Since years, the Indian armed forces are provided special power to kill, maim and torture the local population in Kashmir, including sexual violence against women, without having to worry about the possibilities of facing any political repercussions. For the Indian state, especially with the Hindutva fascist Narendra Modi government at the helm, the subjugation of the Kashmiri people through military repression is a political brownie in a highly communally polarised India. The more blood is spilt on the streets, the more political mileage it gets in appeasing the bloodlust of its hardcore upper-caste Hindutva fanatic vote bank.
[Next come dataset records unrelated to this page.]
$ cat config.mk
export PLATFORM = sky130hd
export DESIGN_NAME = art_cell
export DESIGN_NICKNAME = d
export VERILOG_FILES = /design/src/rtl/art_pkg.sv /design/src/rtl/art_cell.sv
export SDC_FILE = /design/constraint.sdc
export NUM_CORES = 1
export LEC_CHECK = 0
export ABC_AREA = 1
export BUFFER_PORTS_ARGS = -buffer_cell sky130_fd_sc_hd__buf_2
export CORE_AREA = 4 4 227 229
export CTS_CLUSTER_DIAMETER = 50
export DETAILED_ROUTE_END_ITERATION = 7
export DIE_AREA = 0 0 231 233
export PLACE_DENSITY_LB_ADDON = 0.05
export REMOVE_ABC_BUFFERS = 1
export SETUP_SLACK_MARGIN = 0.1
export SKIP_CTS_REPAIR_TIMING = 1
export SLEW_MARGIN = 20
export SYNTH_ARGS = -nofsm -noshare
export SYNTH_HDL_FRONTEND = slang
export SYNTH_SLANG_ARGS = --single-unit
$ cat constraint.sdc
create_clock -name clk -period 4.59 [get_ports clk]
set_clock_uncertainty 0.2 [all_clocks]
set_input_delay 0.918 -clock clk [delete_from_list [all_inputs] [get_ports clk]]
set_output_delay 0.918 -clock clk [all_outputs]
set_load 0.01 [all_outputs]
Thus, even after being criticised for its notorious Kashmir policy, the Modi government didn’t show any sign of course correction as strengthening the colonial grip on Kashmir is a way for it to fan chauvinism and jingoism among Indian Hindus.

For the people of Kashmir, 2018 has been the bloodiest year vis-a-vis recent years, especially after the people’s resentment reached its peak after the killing of Burhan Wani, a young celebrity militant leader, in 2016. According to data, more than 425 people, including militants, have been killed by the armed forces in Kashmir between 1 January to 15 December 2018, which makes it the bloodiest year after 2008 when 505 people were killed by the government.

The brutality with which the Indian state continues to kill innocent Kashmiris or those demanding its freedom shows how desperate the Indian rulers have become to hold on to the territory whose land and resources they want to exploit and whose people are treated as an expendable mass. In its bid to become a reactionary regional superpower the Indian ruling classes have been quite aggressive on the Kashmir policy and are leaving no stone unturned to keep the people of the colonised region suppressed under its military jackboot.

As India is a large market-friendly country that has embraced foreign monopoly capital and is an integral part of the neo-liberal economic order set by the IMF, World Bank and WTO, thus, bodies like the United Nations and the so-called ‘human rights’ enthusiasts of repute do not interfere in the matter of Kashmir’s tragedy and no one condemns or takes punitive action against the perpetrators of some of the most ghoulish crimes committed against humanity in the Kashmir valley.

Pulwama is not seeing blood for the first time, Kashmir is not seeing blood for the first time. In the last seven decades, the people of Kashmir have seen a lot of bloodsheds and they have become habituated with the blood spilt on the streets, at times bodies of their near ones lying in the pool of blood, cold dead. This otherwise horrible optics is  an integral part of Kashmir’s quotidian existence. The Modi regime will carry on its endeavour to exterminate and enslave the Kashmiri people by running the Hindutva fascist juggernaut over them. Thus, it’s important that the people of Kashmir are united under a common democratic, revolutionary and progressive banner, and they are aroused to struggle against the injustice meted out by the Indian rulers and their local sycophants. Unless the people’s struggle is united, focused, organised and is of a protracted nature, winning a victory would be impossible for the people of Kashmir and the ‘heaven on earth’ will be forever quagmire in violence, bloodshed and wailing.

Bashir Dar writes extensively on Kashmir. Bashir Dar is the Kashmiri storyteller whose work is regularly published to add a Kashmiri perspective to the stories.